Transcriptomic analyses and machine-learning methods reveal dysregulated key genes and potential pathogenesis in human osteoarthritic cartilage

• Published in: Bone & joint research Vol. 13; no. 2; pp. 66 - 82
• Main Authors: Zhao, Di, Zeng, Ling-Feng, Liang, Gui-Hong, Luo, Ming-Hui, Pan, Jian-Ke, Dou, Yao-Xing, Lin, Fang-Zheng, Huang, He-Tao, Yang, Wei-Yi, Liu, Jun
• Format: Journal Article
• Language: English
• Published: England The British Editorial Society of Bone & Joint Surgery 05.02.2024
• Subjects: articular cartilage degradation; biomarkers; cartilage; cartilage tissue; dysregulated key genes; gene expression; gene expression profiles; inflammation; Knee; machine learning; Oral Tranexamic Acid; osteoarthritic cartilage; osteoarthritis; osteoarthritis (oa); pathogenesis; Randomized Controlled Trial; rnas; Total Blood Loss; Total Knee Arthroplasty; transcription
• ISSN: 2046-3758; 2046-3758
• DOI: 10.1302/2046-3758.132.BJR-2023-0074.R1

This study aimed to explore the biological and clinical importance of dysregulated key genes in osteoarthritis (OA) patients at the cartilage level to find potential biomarkers and targets for diagnosing and treating OA. Six sets of gene expression profiles were obtained from the Gene Expression Omnibus database.
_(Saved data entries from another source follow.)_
This is an optimization exercise on Yosys and OpenROAD, whose aim is a short achievable clock period and few clock cycles, not a production implementation.
Function was checked by simulation only, so behaviour that the tests miss may differ from the original.
Power is estimated from default activity; no workload was simulated.

==> design.v <==
module fetch_decode (
    input  [31:0]  in,
    output [164:0] dec
);
    logic [6:0] op;
    logic [4:0] rd, rs1, rs2;
    logic [2:0] f3;
    logic       f7b5;
    assign op   = in[6:0];
    assign rd   = in[11:7];
    assign f3   = in[14:12];
    assign rs1  = in[19:15];
    assign rs2  = in[24:20];
    assign f7b5 = in[30];
    logic is_lui, is_auipc, is_jal, is_jalr, is_branch, is_load, is_store, is_opimm, is_op, is_alu;
    assign is_lui    = op == 7'b0110111;
    assign is_auipc  = op == 7'b0010111;
    assign is_jal    = op == 7'b1101111;
    assign is_jalr   = op == 7'b1100111;
    assign is_branch = op == 7'b1100011;
    assign is_load   = op == 7'b0000011;
    assign is_store  = op == 7'b0100011;
    assign is_opimm  = op == 7'b0010011;
    assign is_op     = op == 7'b0110011;
    assign is_alu    = is_op | is_opimm;
    logic uses1, uses2;
    assign uses1 = is_jalr | is_branch | is_load | is_store | is_alu;
    assign uses2 = is_branch | is_op;
    logic [31:0] oh1, oh2;
    always_comb
        for (int i = 0; i < 32; i++) begin
            oh1[i] = i != 0 && rs1 == i;
            oh2[i] = i != 0 && rs2 == i;
        end
    logic writes;
    assign writes = (is_lui | is_auipc | is_jal | is_jalr | is_load | is_alu) && rd != 5'd0;
    logic is_sfb;
    assign is_sfb = is_branch && in[31:25] == 7'b0 && in[11:7] == 5'b01000;
    logic [31:0] imm;
    always_comb begin
        if (is_store)
            imm = {{21{in[31]}}, in[30:25], in[11:7]};
        else if (is_branch)
            imm = {{20{in[31]}}, in[7], in[30:25], in[11:8], 1'b0};
        else if (is_lui | is_auipc)
            imm = {in[31:12], 12'b0};
        else if (is_jal)
            imm = {{12{in[31]}}, in[19:12], in[20], in[30:21], 1'b0};
        else
            imm = {{21{in[31]}}, in[30:20]};
    end
    logic is_sub;
    assign is_sub = is_op && f3 == 3'b000 && f7b5;
    assign dec = {
        uses1, uses2, oh1, oh2,
        is_lui, is_auipc, is_jal, is_jalr, is_branch, is_load, is_store,
        writes, is_sfb,
        is_alu && f3 == 3'b001,                                   
        is_alu && f3 == 3'b101,                                   
        is_branch | is_load | is_store | is_alu,                  
        is_branch | is_op,                                        
        is_jal | is_jalr,                                         
        imm, f3,
        is_sub,
        (!is_alu || f3 == 3'b000) && !is_sub,                     
        is_alu && f3 == 3'b010,                                   
        is_alu && f3 == 3'b011,                                   
        f7b5,                                                     
        is_alu && (f3 == 3'b110 || f3 == 3'b111),                 
        is_alu && (f3 == 3'b100 || f3 == 3'b110),                 
        is_alu && (f3 == 3'b100 || f3 == 3'b110),                 
        f3 == 3'b111, f3 == 3'b110, f3 == 3'b101,                 
        f3 == 3'b100, f3 == 3'b001, f3 == 3'b000,                 
        in
    };
endmodule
Differential expression analysis, weighted gene coexpression network analysis (WGCNA), and multiple machine-learning algorithms were used to screen crucial genes in osteoarthritic cartilage, and genome enrichment and functional annotation analyses were used to decipher the related categories of gene function. Single-sample gene set enrichment analysis was performed to analyze immune cell infiltration. Correlation analysis was used to explore the relationship among the hub genes and immune cells, as well as markers related to articular cartilage degradation and bone mineralization. A total of 46 genes were obtained from the intersection of significantly upregulated genes in osteoarthritic cartilage and the key module genes screened by WGCNA. Functional annotation analysis revealed that these genes were closely related to pathological responses associated with OA, such as inflammation and immunity. Four key dysregulated genes (cartilage acidic protein 1 (CRTAC1), iodothyronine deiodinase 2 (DIO2), angiopoietin-related protein 2 (ANGPTL2), and MAGE family member D1 (MAGED1)) were identified after using machine-learning algorithms. These genes had high diagnostic value in both the training cohort and external validation cohort (receiver operating characteristic > 0.8). The upregulated expression of these hub genes in osteoarthritic cartilage signified higher levels of immune infiltration as well as the expression of metalloproteinases and mineralization markers, suggesting harmful biological alterations and indicating that these hub genes play an important role in the pathogenesis of OA. A competing endogenous RNA network was constructed to reveal the underlying post-transcriptional regulatory mechanisms. The current study explores and validates a dysregulated key gene set in osteoarthritic cartilage that is capable of accurately diagnosing OA and characterizing the biological alterations in osteoarthritic cartilage; this may become a promising indicator in clinical decision-making. This study indicates that dysregulated key genes play an important role in the development and progression of OA, and may be potential therapeutic targets.